Car Care in 2021: There is microfiber and microfiber…, but use only microfiber:( the old days of cotton diapers, sheep wool or cotton bath towels are over). Buy stacks of microfiber. The thinner microfibers use for dust offs and quick wax removal, change surface area used, and then the entire towelette frequently, you want the much thicker plush microfiber for drying (and paste wax removal) …no need to dampen it. IF your paint is perfect, then even with microfiber dry with an air blower first, if you have one…can be leaf blower or a special car one, then detail the small droplets left with the plush. Dry with plush fiber in one direction only, not swirls. It is not the microfiber, but the the tiny dust particles trapped in the fiber, even on a fresh washed car, that can cause tiny swirls., change the drying towel surface area often–like every 3rd pass, use 2-3 drying plush towells…in succession so always a clean one. NEVER use a Calif car duster !! No more diapers, terry, bath towels…microfiber only. Keep fiber towells in a plastic bag so they don’t collect airborne dust. Use only clean plush on all steps with chrome . IF…you want a perfect paint finish look into Wolfgang products step system for swirl, spider web removal, then polish, wax, glaze steps. Also many fine and new innovative car care products from “Chemical Guys” car care products, such as carwash foamer, buckets with a dirt trap baffle, etc. wash mitts are to be microfiber… Meguiars are well tested products for waxes, quick waxes, detailers and wheels, and “Gold Class” carnauba wax. . (The Ultimate line is not the one to use on show cars). Mothers also good. Do not use power buffers unless you are working on bringing back a tired paint finish. Pros know how…it is too easy to do real damage to your paint finish. For vinyl, rexine etc interior Mothers Interior Vinyl Protectant is by far the best. Meguiars Tire Shine Spray looks like a nice fresh clean black tire without the shiny wet gloss that the tuner-drifter Honda guys like. Don’t use Armoral, except on your ski boots. Use automotive quality glass cleaner, don’t let it contact paint. Finish with Rain-X if you need to. It takes a very clean microfiber towel and some time to have Rain-X not be smeary. Rain-X works ! Over 30 or so don’t use your wipers.
Nick

PS For me, the jury is out on Ceramic coatings. I have seen some perfect show cars that have it…and some just as perfect without. There are many types of Ceramic Coat out there now…from autoparts store shelf bottles at $15 to wash it on-dry it, to special DIY applications, to shops that do it for hundreds of $$$$. It is not for me, yet.

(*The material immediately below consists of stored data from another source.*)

### src/core_settings.svh
`ifndef CORE_SETTINGS_SVH
`define CORE_SETTINGS_SVH

// First fetch address after reset.
`define CORE_RESET_PC 32'h8000_0000

// Memory depths in 32-bit words.
`define CORE_IMEM_WORDS 256
`define CORE_DMEM_WORDS 256

// Register and data path width.
`define CORE_XLEN 32

`endif
### src/reg_file.sv
`timescale 1ns/1ps
`include "core_settings.svh"

module reg_file (
    input  logic                    clk,
    input  logic                    rst_n,
    input  logic [4:0]              rs1,
    input  logic [4:0]              rs2,
    input  logic [4:0]              rd,
    input  logic [`CORE_XLEN-1:0]   rd_value,
    input  logic                    we,
    output logic [`CORE_XLEN-1:0]   rs1_value,
    output logic [`CORE_XLEN-1:0]   rs2_value
);

    logic [`CORE_XLEN-1:0] regs [32];

    always_ff @(posedge clk) begin
        if (!rst_n) begin
            for (int i = 0; i < 32; i++) begin
                regs[i] <= '0;
            end
        end else if (we && (rd != 5'd0)) begin
            regs[rd] <= rd_value;
        end
    end

    // x0 always reads as zero.
    assign rs1_value = (rs1 == 5'd0) ? '0 : regs[rs1];
    assign rs2_value = (rs2 == 5'd0) ? '0 : regs[rs2];

endmodule

### config.mk
export PLATFORM = sky130hd
export DESIGN_NAME = reg_file
export DESIGN_NICKNAME = d
export VERILOG_FILES = /design/src/reg_file.sv
export VERILOG_INCLUDE_DIRS = /design/src /design/src/src
export SDC_FILE = /design/constraint.sdc
export NUM_CORES = 2
export LEC_CHECK = 0
export BUFFER_PORTS_ARGS = -buffer_cell sky130_fd_sc_hd__buf_2
export CORE_UTILIZATION = 60
export DETAILED_ROUTE_END_ITERATION = 12
export PLACE_DENSITY = 0.78
export SYNTH_ARGS = -nofsm -noshare
export SYNTH_HDL_FRONTEND = slang
export SYNTH_SLANG_ARGS = --single-unit
### constraint.sdc
create_clock -name clk -period 6.3 [get_ports clk]
set_clock_uncertainty 0.2 [all_clocks]
set_input_delay 0.315 -clock clk [delete_from_list [all_inputs] [get_ports clk]]
set_output_delay 0.315 -clock clk [all_outputs]
set_load 0.02 [all_outputs]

Comet is also good to use on chalky old paint…:smirk:

the ol Comet (or Bon Ami) trick…yes, on old paint, but abrasives, even mild are not for clearcoat unless you are going to remove it all down to paint…and that would be a lot of work. There are products designed to take a surface haze out of clearcoat : UV does attack the clearcoat, there are sketchy short term fixes for clearcoat, but because the clearcoat is thin, is not a paint layer, and has to adhere to underpaint that when newly factory paint shop applied was not yet totally dry and hard…it is an extensive process to re-do a finish of clearcoat that is starting to whiten and peel. Whole new thing…lots of info on web on clearcoat. Nick

I’m aware of the process, Nick.

I know that Paul…there’s a slim but possible chance that others may look in on the thread, run out and Comet their Lexus, But I could be wrong…maybe just you and me. Nick

Which is why I made a point to write…

Now, if a Lexus has chalky old paint:grin:

Cars that have single stage paint systems ( no clear coat over base) are the ones that have a tendency for the paint to chalk out as it ages.

Unless it’s a single-stage urethane: they last quite well. Most modern paints–e.g., within the last 25 years–rarely “chalk” like older paints… like on Margaret.

Correct, I should of included 2k paint in general. The lacquer and enamel paints were the ones that are subject to chalk and they generally were single stage paints,although dupont had a 2 stage centari system in the early 2 stage paint years before they introduced the chromabase BC/CC system

Centauri was what I first learned to spray with… it worked pretty hood.